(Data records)
----

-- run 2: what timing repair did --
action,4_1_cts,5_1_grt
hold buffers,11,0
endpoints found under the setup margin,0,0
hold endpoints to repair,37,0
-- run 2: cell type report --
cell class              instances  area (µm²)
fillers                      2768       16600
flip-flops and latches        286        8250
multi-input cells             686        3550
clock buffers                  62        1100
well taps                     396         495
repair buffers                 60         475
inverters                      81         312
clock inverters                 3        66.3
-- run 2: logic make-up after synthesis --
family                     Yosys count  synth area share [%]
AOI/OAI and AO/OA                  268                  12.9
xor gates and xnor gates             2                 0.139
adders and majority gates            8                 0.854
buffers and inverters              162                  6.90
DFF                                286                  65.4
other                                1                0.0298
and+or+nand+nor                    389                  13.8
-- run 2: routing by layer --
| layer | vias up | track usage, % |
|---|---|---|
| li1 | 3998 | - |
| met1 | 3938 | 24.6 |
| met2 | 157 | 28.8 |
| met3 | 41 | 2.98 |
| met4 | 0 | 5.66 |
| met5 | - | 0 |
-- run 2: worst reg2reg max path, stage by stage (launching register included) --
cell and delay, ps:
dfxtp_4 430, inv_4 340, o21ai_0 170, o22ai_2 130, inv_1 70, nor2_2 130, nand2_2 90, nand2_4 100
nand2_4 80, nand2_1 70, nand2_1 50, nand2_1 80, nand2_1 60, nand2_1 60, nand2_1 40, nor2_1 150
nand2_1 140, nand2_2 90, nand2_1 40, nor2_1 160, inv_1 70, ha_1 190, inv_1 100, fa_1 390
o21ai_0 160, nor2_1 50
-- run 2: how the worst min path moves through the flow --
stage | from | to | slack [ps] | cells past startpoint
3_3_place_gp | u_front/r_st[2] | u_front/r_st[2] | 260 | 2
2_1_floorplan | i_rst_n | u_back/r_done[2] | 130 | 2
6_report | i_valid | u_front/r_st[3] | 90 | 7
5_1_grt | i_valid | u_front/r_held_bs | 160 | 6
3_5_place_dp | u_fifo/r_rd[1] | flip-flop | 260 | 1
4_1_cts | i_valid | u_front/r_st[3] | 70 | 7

----

An exact copy of every record is required.

-- run 2: what timing repair did --
action,4_1_cts,5_1_grt
hold buffers,11,0
endpoints found under the setup margin,0,0
hold endpoints to repair,37,0
-- run 2: cell type report --
cell class              instances  area (µm²)
fillers                      2768       16600
flip-flops and latches        286        8250
multi-input cells             686        3550
clock buffers                  62        1100
well taps                     396         495
repair buffers                 60         475
inverters                      81         312
clock inverters                 3        66.3
-- run 2: logic make-up after synthesis --
family                     Yosys count  synth area share [%]
AOI/OAI and AO/OA                  268                  12.9
xor gates and xnor gates             2                 0.139
adders and majority gates            8                 0.854
buffers and inverters              162                  6.90
DFF                                286                  65.4
other                                1                0.0298
and+or+nand+nor                    389                  13.8
-- run 2: routing by layer --
| layer | vias up | track usage, % |
|---|---|---|
| li1 | 3998 | - |
| met1 | 3938 | 24.6 |
| met2 | 157 | 28.8 |
| met3 | 41 | 2.98 |
| met4 | 0 | 5.66 |
| met5 | - | 0 |
-- run 2: worst reg2reg max path, stage by stage (launching register included) --
cell and delay, ps:
dfxtp_4 430, inv_4 340, o21ai_0 170, o22ai_2 130, inv_1 70, nor2_2 130, nand2_2 90, nand2_4 100
nand2_4 80, nand2_1 70, nand2_1 50, nand2_1 80, nand2_1 60, nand2_1 60, nand2_1 40, nor2_1 150
nand2_1 140, nand2_2 90, nand2_1 40, nor2_1 160, inv_1 70, ha_1 190, inv_1 100, fa_1 390
o21ai_0 160, nor2_1 50
-- run 2: how the worst min path moves through the flow --
stage | from | to | slack [ps] | cells past startpoint
3_3_place_gp | u_front/r_st[2] | u_front/r_st[2] | 260 | 2
2_1_floorplan | i_rst_n | u_back/r_done[2] | 130 | 2
6_report | i_valid | u_front/r_st[3] | 90 | 7
5_1_grt | i_valid | u_front/r_held_bs | 160 | 6
3_5_place_dp | u_fifo/r_rd[1] | flip-flop | 260 | 1
4_1_cts | i_valid | u_front/r_st[3] | 70 | 7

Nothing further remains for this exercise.